■ **What to work on**
Output the lines below exactly, please, from the first line until the line with "localparam int STAT_W", counting both.

[Data entries]
## config.mk

```make
export PLATFORM = sky130hd
export DESIGN_NAME = calendar_time_add_subtract
export DESIGN_NICKNAME = d
export VERILOG_FILES = /design/src/rtl/core/cta_pkg.sv /design/src/rtl/core/calendar_time_add_subtract.sv /design/src/rtl/core/cta_ctrl.sv /design/src/rtl/core/cta_dp.sv
export VERILOG_INCLUDE_DIRS = /design/src /design/src/rtl/core
export SDC_FILE = /design/constraint.sdc
export NUM_CORES = 2
export LEC_CHECK = 0
export BUFFER_PORTS_ARGS = -buffer_cell sky130_fd_sc_hd__buf_2
export CAP_MARGIN = 25
export CORE_ASPECT_RATIO = 0.9
export CORE_MARGIN = 3
export CORE_UTILIZATION = 55
export DETAILED_ROUTE_END_ITERATION = 12
export PLACE_DENSITY = 0.82
export SYNTH_ARGS = -nofsm -noshare
export SYNTH_HDL_FRONTEND = slang
export SYNTH_SLANG_ARGS = --single-unit
```

## constraint.sdc

```tcl
create_clock -name clock -period 7.97 [get_ports clock]
set_input_delay 0.3985 -clock clock [delete_from_list [all_inputs] [get_ports clock]]
set_output_delay 0.3985 -clock clock [all_outputs]
set_load 0.005 [all_outputs]
```
### config.mk
export PLATFORM = sky130hd
export DESIGN_NAME = binary_min_heap_queue
export DESIGN_NICKNAME = d
export VERILOG_FILES = /design/src/rtl/core/bmhq_pkg.sv /design/src/rtl/core/bmhq_ram.sv /design/src/rtl/core/binary_min_heap_queue.sv
export SDC_FILE = /design/constraint.sdc
export NUM_CORES = 2
export LEC_CHECK = 0
export BUFFER_PORTS_ARGS = -buffer_cell sky130_fd_sc_hd__clkbuf_2
export CAP_MARGIN = 20
export CORE_MARGIN = 2
export CORE_UTILIZATION = 25
export CTS_CLUSTER_DIAMETER = 50
export DETAILED_ROUTE_END_ITERATION = 12
export PLACE_DENSITY = 0.39
export SLEW_MARGIN = 20
export SYNTH_ARGS = -nofsm -noshare
export SYNTH_HDL_FRONTEND = slang
export SYNTH_SLANG_ARGS = --single-unit
### constraint.sdc
create_clock -name clk -period 10.7 [get_ports clk]
set_input_delay 1.605 -clock clk [delete_from_list [all_inputs] [get_ports clk]]
set_output_delay 1.605 -clock clk [all_outputs]
set_load 0.05 [all_outputs]
### src/rtl/core/bmhq_pkg.sv
// Shared types, codes and defaults for the binary min-heap queue.
`default_nettype none
package bmhq_pkg;

    localparam int CAPACITY_DEF = 32;

    localparam int DATA_W  = 32;
    localparam int ENTRY_W = 2 * DATA_W;
    localparam int OCC_W   = 6;
    localparam int STAT_W  = 2;
    localparam int OUT_W   = 72;

    localparam logic OP_INSERT = 1'b0;
    localparam logic OP_DELETE = 1'b1;

    localparam logic [STAT_W-1:0] STAT_OK    = 2'd0;
    localparam logic [STAT_W-1:0] STAT_FULL  = 2'd1;
    localparam logic [STAT_W-1:0] STAT_EMPTY = 2'd2;

    // One heap entry: priority in the upper half, value in the lower half.
    typedef struct packed {
        logic signed [DATA_W-1:0] pri;
        logic signed [DATA_W-1:0] val;
    } entry_t;

    typedef enum logic [2:0] {
        ST_IDLE,
        ST_UP_START,
        ST_UP_CMP,
        ST_DN_LOAD,
        ST_DN_CMP,
        ST_DN_PUT,
        ST_DONE
    } state_t;

endpackage
`default_nettype wire

### src/rtl/core/bmhq_ram.sv
// Generic synchronous RAM with one write port and two registered read ports.
`default_nettype none
module bmhq_ram #(
    parameter int WIDTH = 64,
    parameter int DEPTH = 32
) (
    input  wire logic                     clk,
    input  wire logic                     wr_en,
    input  wire logic [$clog2(DEPTH)-1:0] wr_addr,
    input  wire logic [WIDTH-1:0]         wr_data,
    input  wire logic [$clog2(DEPTH)-1:0] rd_addr_a,
    output logic      [WIDTH-1:0]         rd_data_a,
    input  wire logic [$clog2(DEPTH)-1:0] rd_addr_b,
    output logic      [WIDTH-1:0]         rd_data_b
);

    logic [WIDTH-1:0] mem [DEPTH];

    always_ff @(posedge clk)
    begin
        if (wr_en)
        begin
            mem[wr_addr] <= wr_data;
        end
        rd_data_a <= mem[rd_addr_a];
        rd_data_b <= mem[rd_addr_b];
    end

endmodule
`default_nettype wire

### src/rtl/core/binary_min_heap_queue.sv
// Top level of the binary min-heap priority queue.
// Each transaction on the input side either inserts a value with a signed
// priority or removes the entry of smallest priority, and yields exactly one
// result transaction carrying a status, the removed entry and the occupancy
// after the operation. The heap lives in a RAM with registered reads; insert
// sifts the new entry up and delete-min moves the last entry to the root and
// sifts it down, one heap level per cycle with the compare on the read data
// and the next level's read issued at once. The next input is taken as soon as
// the result is handed to the output register, even while that result still
// waits to be taken. Equal priorities never swap, so ties keep their order
// within the tree.
`default_nettype none
module binary_min_heap_queue #(
    parameter int CAPACITY = bmhq_pkg::CAPACITY_DEF
) (
    input  wire logic                          clk,
    input  wire logic                          rst_n,
    input  wire logic                          s_tvalid,
    output logic                               s_tready,
    // item_value [31:0], item_priority [63:32]
    input  wire logic [bmhq_pkg::ENTRY_W-1:0]  s_tdata,
    // op [0]
    input  wire logic                          s_tuser,
    output logic                               m_tvalid,
    input  wire logic                          m_tready,
    // removed_value [31:0], removed_priority [63:32], occupancy [69:64], zero [71:70]
    output logic      [bmhq_pkg::OUT_W-1:0]    m_tdata,
    // status [1:0]
    output logic      [bmhq_pkg::STAT_W-1:0]   m_tuser
);

    import bmhq_pkg::*;

    localparam int AW    = $clog2(CAPACITY);
    localparam int CNT_W = $clog2(CAPACITY + 1);
    localparam int IW    = CNT_W + 1;

    state_t state_reg, state_next;

    logic [CNT_W-1:0]  count_reg, count_next;
    logic [AW-1:0]     pos_reg, pos_next;
    entry_t            key_reg, key_next;
    logic [STAT_W-1:0] status_reg, status_next;
    logic [DATA_W-1:0] rv_reg, rv_next;
    logic [DATA_W-1:0] rp_reg, rp_next;

    logic              m_tvalid_reg, m_tvalid_next;
    logic [STAT_W-1:0] m_status_reg, m_status_next;
    logic [DATA_W-1:0] m_rv_reg, m_rv_next;
    logic [DATA_W-1:0] m_rp_reg, m_rp_next;
    logic [OCC_W-1:0]  m_occ_reg, m_occ_next;

    logic          ram_we;
    logic [AW-1:0] ram_wr_addr;
    entry_t        ram_wr_data;
    logic [AW-1:0] ram_rd_addr_a, ram_rd_addr_b;
    entry_t        ram_rd_data_a, ram_rd_data_b;

    logic   in_accept;
    logic   heap_full;
    logic   heap_empty;
    logic   out_free;
    entry_t in_entry;

    logic [AW-1:0] pos_m1;
    logic [AW-1:0] up_par;
    logic [AW-1:0] up_par_m1;
    logic [AW-1:0] up_par_par;
    logic          up_less;

    logic [IW-1:0] count_ext;
    logic [IW-1:0] pos_ext;
    logic [IW-1:0] dn_child_l, dn_child_r;
    logic          dn_take_r;
    logic [IW-1:0] dn_idx;
    entry_t        dn_sel;
    logic          dn_move;
    logic [IW-1:0] dn_nxt_l, dn_nxt_r;

    logic [CNT_W+OCC_W-1:0] occ_wide;

    bmhq_ram #(
        .WIDTH (ENTRY_W),
        .DEPTH (CAPACITY)
    ) u_heap_ram (
        .clk       (clk),
        .wr_en     (ram_we),
        .wr_addr   (ram_wr_addr),
        .wr_data   (ram_wr_data),
        .rd_addr_a (ram_rd_addr_a),
        .rd_data_a (ram_rd_data_a),
        .rd_addr_b (ram_rd_addr_b),
        .rd_data_b (ram_rd_data_b)
    );

    assign s_tready   = (state_reg == ST_IDLE);
    assign in_accept  = s_tvalid && s_tready;
    assign heap_full  = (count_reg >= CNT_W'(CAPACITY));
    assign heap_empty = (count_reg == '0);
    assign out_free   = !m_tvalid_reg || m_tready;
    assign in_entry   = s_tdata;

    // Sift-up addressing: parent of the current slot and of that parent.
    assign pos_m1     = pos_reg - 1'b1;
    assign up_par     = pos_m1 >> 1;
    assign up_par_m1  = up_par - 1'b1;
    assign up_par_par = up_par_m1 >> 1;
    assign up_less    = (key_reg.pri < ram_rd_data_a.pri);

    // Sift-down addressing; indices are widened so that 2*pos+2 cannot wrap.
    assign count_ext  = {1'b0, count_reg};
    assign pos_ext    = {{(IW-AW){1'b0}}, pos_reg};
    assign dn_child_l = {pos_ext[IW-2:0], 1'b1};
    assign dn_child_r = dn_child_l + 1'b1;
    assign dn_take_r  = (dn_child_r < count_ext) && (ram_rd_data_b.pri < ram_rd_data_a.pri);
    assign dn_idx     = dn_take_r ? dn_child_r : dn_child_l;
    assign dn_sel     = dn_take_r ? ram_rd_data_b : ram_rd_data_a;
    assign dn_move    = (dn_sel.pri < key_reg.pri);
    assign dn_nxt_l   = {dn_idx[IW-2:0], 1'b1};
    assign dn_nxt_r   = dn_nxt_l + 1'b1;

    assign occ_wide   = {{OCC_W{1'b0}}, count_reg};

    always_comb
    begin
        state_next = state_reg;
        unique case (state_reg)
            ST_IDLE:
            begin
                if (in_accept)
                begin
                    if (s_tuser == OP_INSERT)
                    begin
                        state_next = heap_full ? ST_DONE : ST_UP_START;
                    end
                    else
                    begin
                        state_next = heap_empty ? ST_DONE : ST_DN_LOAD;
                    end
                end
            end
            ST_UP_START:
            begin
                state_next = (pos_reg == '0) ? ST_DONE : ST_UP_CMP;
            end
            ST_UP_CMP:
            begin
                if (up_less)
                begin
                    state_next = (up_par == '0) ? ST_UP_START : ST_UP_CMP;
                end
                else
                begin
                    state_next = ST_DONE;
                end
            end
            ST_DN_LOAD:
            begin
                state_next = (count_reg == CNT_W'(1)) ? ST_DONE : ST_DN_CMP;
            end
            ST_DN_CMP:
            begin
                if (dn_move)
                begin
                    state_next = (dn_nxt_l < count_ext) ? ST_DN_CMP : ST_DN_PUT;
                end
                else
                begin
                    state_next = ST_DONE;
                end
            end
            ST_DN_PUT:
            begin
                state_next = ST_DONE;
            end
            ST_DONE:
            begin
                if (out_free)
                begin
                    state_next = ST_IDLE;
                end
            end
            default:
            begin
                state_next = ST_IDLE;
            end
        endcase
    end

    always_comb
    begin
        ram_we        = 1'b0;
        ram_wr_addr   = pos_reg;
        ram_wr_data   = key_reg;
        ram_rd_addr_a = '0;
        ram_rd_addr_b = '0;
        count_next    = count_reg;
        pos_next      = pos_reg;
        key_next      = key_reg;
        status_next   = status_reg;
        rv_next       = rv_reg;
        rp_next       = rp_reg;
        m_status_next = m_status_reg;
        m_rv_next     = m_rv_reg;
        m_rp_next     = m_rp_reg;
        m_occ_next    = m_occ_reg;
        m_tvalid_next = m_tvalid_reg && !m_tready;

        unique case (state_reg)
            ST_IDLE:
            begin
                if (in_accept)
                begin
                    if (s_tuser == OP_INSERT)
                    begin
                        rv_next = '0;
                        rp_next = '0;
                        if (heap_full)
                        begin
                            status_next = STAT_FULL;
                        end
                        else
                        begin
                            status_next = STAT_OK;
                            key_next    = in_entry;
                            pos_next    = count_reg[AW-1:0];
                            count_next  = count_reg + 1'b1;
                        end
                    end
                    else
                    begin
                        if (heap_empty)
                        begin
                            status_next = STAT_EMPTY;
                            rv_next     = '1;
                            rp_next     = '1;
                        end
                        else
                        begin
                            // Fetch the root and the last entry together.
                            status_next   = STAT_OK;
                            ram_rd_addr_a = '0;
                            ram_rd_addr_b = AW'(count_reg - 1'b1);
                        end
                    end
                end
            end
            ST_UP_START:
            begin
                if (pos_reg == '0)
                begin
                    ram_we = 1'b1;
                end
                else
                begin
                    ram_rd_addr_a = up_par;
                end
            end
            ST_UP_CMP:
            begin
                ram_we = 1'b1;
                if (up_less)
                begin
                    // The parent moves down and the grandparent is fetched.
                    ram_wr_data   = ram_rd_data_a;
                    pos_next      = up_par;
                    ram_rd_addr_a = up_par_par;
                end
            end
            ST_DN_LOAD:
            begin
                rv_next       = ram_rd_data_a.val;
                rp_next       = ram_rd_data_a.pri;
                key_next      = ram_rd_data_b;
                count_next    = count_reg - 1'b1;
                pos_next      = '0;
                ram_rd_addr_a = AW'(1);
                ram_rd_addr_b = AW'(2);
            end
            ST_DN_CMP:
            begin
                ram_we = 1'b1;
                if (dn_move)
                begin
                    // The smaller child moves up and its own children are fetched.
                    ram_wr_data   = dn_sel;
                    pos_next      = dn_idx[AW-1:0];
                    ram_rd_addr_a = dn_nxt_l[AW-1:0];
                    ram_rd_addr_b = dn_nxt_r[AW-1:0];
                end
            end
            ST_DN_PUT:
            begin
                ram_we = 1'b1;
            end
            ST_DONE:
            begin
                if (out_free)
                begin
                    m_tvalid_next = 1'b1;
                    m_status_next = status_reg;
                    m_rv_next     = rv_reg;
                    m_rp_next     = rp_reg;
                    m_occ_next    = occ_wide[OCC_W-1:0];
                end
            end
            default:
            begin
                ram_we = 1'b0;
            end
        endcase
    end

    always_ff @(posedge clk or negedge rst_n)
    begin
        if (!rst_n)
        begin
            state_reg    <= ST_IDLE;
            count_reg    <= '0;
            m_tvalid_reg <= 1'b0;
        end
        else
        begin
            state_reg    <= state_next;
            count_reg    <= count_next;
            m_tvalid_reg <= m_tvalid_next;
        end
    end

    always_ff @(posedge clk)
    begin
        pos_reg      <= pos_next;
        key_reg      <= key_next;
        status_reg   <= status_next;
        rv_reg       <= rv_next;
        rp_reg       <= rp_next;
        m_status_reg <= m_status_next;
        m_rv_reg     <= m_rv_next;
        m_rp_reg     <= m_rp_next;
        m_occ_reg    <= m_occ_next;
    end

    assign m_tvalid = m_tvalid_reg;
    assign m_tuser  = m_status_reg;
    assign m_tdata  = {{(OUT_W-OCC_W-ENTRY_W){1'b0}}, m_occ_reg, m_rp_reg, m_rv_reg};

endmodule
`default_nettype wire

### Yosys cells after proc, flatten, opt, wreduce, memory -nomap -nowiden

Memories as Yosys holds them, arrays and structs flattened. A register that Yosys moved wholly into a read port is not among the register bits.
Index checks and enable logic that the tools add are counted.

* register bits: 217
* bits in writable memories: 2048
* input port bits: 69
* output and inout bits: 76
* memories kept: 1

Memory list
* u_heap_ram.mem: depth 32, width 64, read ports 2, clocked after memory_dff 2, write ports 1, line bmhq_ram.sv:17 `logic [WIDTH-1:0] mem [DEPTH];`

* add/subtract/negate cells: 6
* order comparisons: 6
* equality and inequality tests: 14
* multiplexer cells: 54
* reduce and logical (&&, ||, !) cells: 19

Operator list (number)
* 2-to-1 mux 64 bit: 6
* case mux 64 bit (2 select lines): 2
* case mux 32 bit (2 select lines): 2
* less-than comparator 32 bit: 3
* 2-to-1 mux 32 bit: 3
* 2-to-1 mux 5 bit: 10
* case mux 5 bit (4 select lines): 2
* 2-to-1 mux 6 bit: 4
* 2-to-1 mux 3 bit: 7
* case mux 3 bit (7 select lines): 1
* case mux 5 bit (3 select lines): 1
* less-than comparator 7 x 6 -> 1 bit: 2
* case mux 6 bit (2 select lines): 1
* zero test 5 bit: 2
* 2-to-1 mux 2 bit: 5
* inequality test 2 bit (second input constant): 5
* == test 3 bit (second input constant): 3
* 2-to-1 mux 4 bit: 2
* adder 6 x 1 -> 7 bit (second input constant): 1
* 2-to-1 mux 1 bit: 7
* adder 6 x 1 -> 6 bit (second input constant): 1
* == test 3 x 2 -> 1 bit (second input constant): 2
* == test 6 x 1 -> 1 bit (second input constant): 1
* >= comparator 6 bit (second input constant): 1
* 20 further kinds: 25

### Depth between registers and ports, before layout

* word-level depth: 8
* mapped depth: 32

### By module

From an unflattened synthesis, not the netlist that was laid out.

* cells, all modules: 5707
* area, all modules: 109819.1 sq um

Modules (own cells, without submodules)
* bmhq_ram: instances 1, cells each 4439, area an instance 96685.2 sq um, seq. area each 64061.4 sq um
* binary_min_heap_queue: instances 1, cells each 1268, area an instance 13133.8 sq um, seq. area each 6466.2 sq um

### Least setup slack after synthesis

Ideal clock, no wire load.

* path kind: input port to flip-flop
* start: input port m_tready
* end: register m_occ_reg[0], enable pin
* data arrival time: 6.980 ns
* required time: 10.094 ns
* slack: 3.115 ns
* stages on the path: 2
* cell sequence: nand2b_1 > nor3b_1

* word-level cells in the longest chain between the ends: 2

Ends and longest elaborated chain
* start, declared: line binary_min_heap_queue.sv:25 `input wire logic m_tready,`
* logical OR 1 bit: line binary_min_heap_queue.sv:100 `assign out_free = !m_tvalid_reg || m_tready;`
* AND reduction 2 bit (no source line)
* end signal, assigned: line binary_min_heap_queue.sv:340 `m_occ_reg <= m_occ_next;`
* end, declared: line binary_min_heap_queue.sv:51 `logic [OCC_W-1:0] m_occ_reg, m_occ_next;`

No other way between the ends.
A chain may end at the register's enable or synchronous reset.

### Worst setup path in the final report

* start: register pos_reg[0]
* end: register u_heap_ram.rd_data_a[45], read port of u_heap_ram.mem

* word-level cells in the longest chain between the ends: 7

Ends and longest elaborated chain
* start, declared: line binary_min_heap_queue.sv:41 `logic [AW-1:0] pos_reg, pos_next;`
* start signal, assigned: line binary_min_heap_queue.sv:332 `pos_reg <= pos_next;`
* adder 6 x 1 -> 7 bit: line binary_min_heap_queue.sv:114 `assign dn_child_r = dn_child_l + 1'b1;`
* less-than comparator 7 x 6 -> 1 bit: line binary_min_heap_queue.sv:115 `assign dn_take_r = (dn_child_r < count_ext) && (ram_rd_data_b.pri < ram_rd_data_a.pri);`
* logical AND 1 bit: line binary_min_heap_queue.sv:115
* 2-to-1 mux 64 bit: line binary_min_heap_queue.sv:117 `assign dn_sel = dn_take_r ? ram_rd_data_b : ram_rd_data_a;`
* less-than comparator 32 bit: line binary_min_heap_queue.sv:118 `assign dn_move = (dn_sel.pri < key_reg.pri);`
* 2-to-1 mux 5 bit: line binary_min_heap_queue.sv:283 `if (dn_move)`
* case mux 5 bit (4 select lines) (*): line binary_min_heap_queue.sv:209 `unique case (state_reg)`
* end, declared: line bmhq_ram.sv:12 `output logic [WIDTH-1:0] rd_data_a,`

Mark *: on every way between the ends. The rest lies on a longest branch, timed or not.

■ **Response area**
## config.mk

```make
export PLATFORM = sky130hd
export DESIGN_NAME = calendar_time_add_subtract
export DESIGN_NICKNAME = d
export VERILOG_FILES = /design/src/rtl/core/cta_pkg.sv /design/src/rtl/core/calendar_time_add_subtract.sv /design/src/rtl/core/cta_ctrl.sv /design/src/rtl/core/cta_dp.sv
export VERILOG_INCLUDE_DIRS = /design/src /design/src/rtl/core
export SDC_FILE = /design/constraint.sdc
export NUM_CORES = 2
export LEC_CHECK = 0
export BUFFER_PORTS_ARGS = -buffer_cell sky130_fd_sc_hd__buf_2
export CAP_MARGIN = 25
export CORE_ASPECT_RATIO = 0.9
export CORE_MARGIN = 3
export CORE_UTILIZATION = 55
export DETAILED_ROUTE_END_ITERATION = 12
export PLACE_DENSITY = 0.82
export SYNTH_ARGS = -nofsm -noshare
export SYNTH_HDL_FRONTEND = slang
export SYNTH_SLANG_ARGS = --single-unit
```

## constraint.sdc

```tcl
create_clock -name clock -period 7.97 [get_ports clock]
set_input_delay 0.3985 -clock clock [delete_from_list [all_inputs] [get_ports clock]]
set_output_delay 0.3985 -clock clock [all_outputs]
set_load 0.005 [all_outputs]
```
### config.mk
export PLATFORM = sky130hd
export DESIGN_NAME = binary_min_heap_queue
export DESIGN_NICKNAME = d
export VERILOG_FILES = /design/src/rtl/core/bmhq_pkg.sv /design/src/rtl/core/bmhq_ram.sv /design/src/rtl/core/binary_min_heap_queue.sv
export SDC_FILE = /design/constraint.sdc
export NUM_CORES = 2
export LEC_CHECK = 0
export BUFFER_PORTS_ARGS = -buffer_cell sky130_fd_sc_hd__clkbuf_2
export CAP_MARGIN = 20
export CORE_MARGIN = 2
export CORE_UTILIZATION = 25
export CTS_CLUSTER_DIAMETER = 50
export DETAILED_ROUTE_END_ITERATION = 12
export PLACE_DENSITY = 0.39
export SLEW_MARGIN = 20
export SYNTH_ARGS = -nofsm -noshare
export SYNTH_HDL_FRONTEND = slang
export SYNTH_SLANG_ARGS = --single-unit
### constraint.sdc
create_clock -name clk -period 10.7 [get_ports clk]
set_input_delay 1.605 -clock clk [delete_from_list [all_inputs] [get_ports clk]]
set_output_delay 1.605 -clock clk [all_outputs]
set_load 0.05 [all_outputs]
### src/rtl/core/bmhq_pkg.sv
// Shared types, codes and defaults for the binary min-heap queue.
`default_nettype none
package bmhq_pkg;

    localparam int CAPACITY_DEF = 32;

    localparam int DATA_W  = 32;
    localparam int ENTRY_W = 2 * DATA_W;
    localparam int OCC_W   = 6;
    localparam int STAT_W  = 2;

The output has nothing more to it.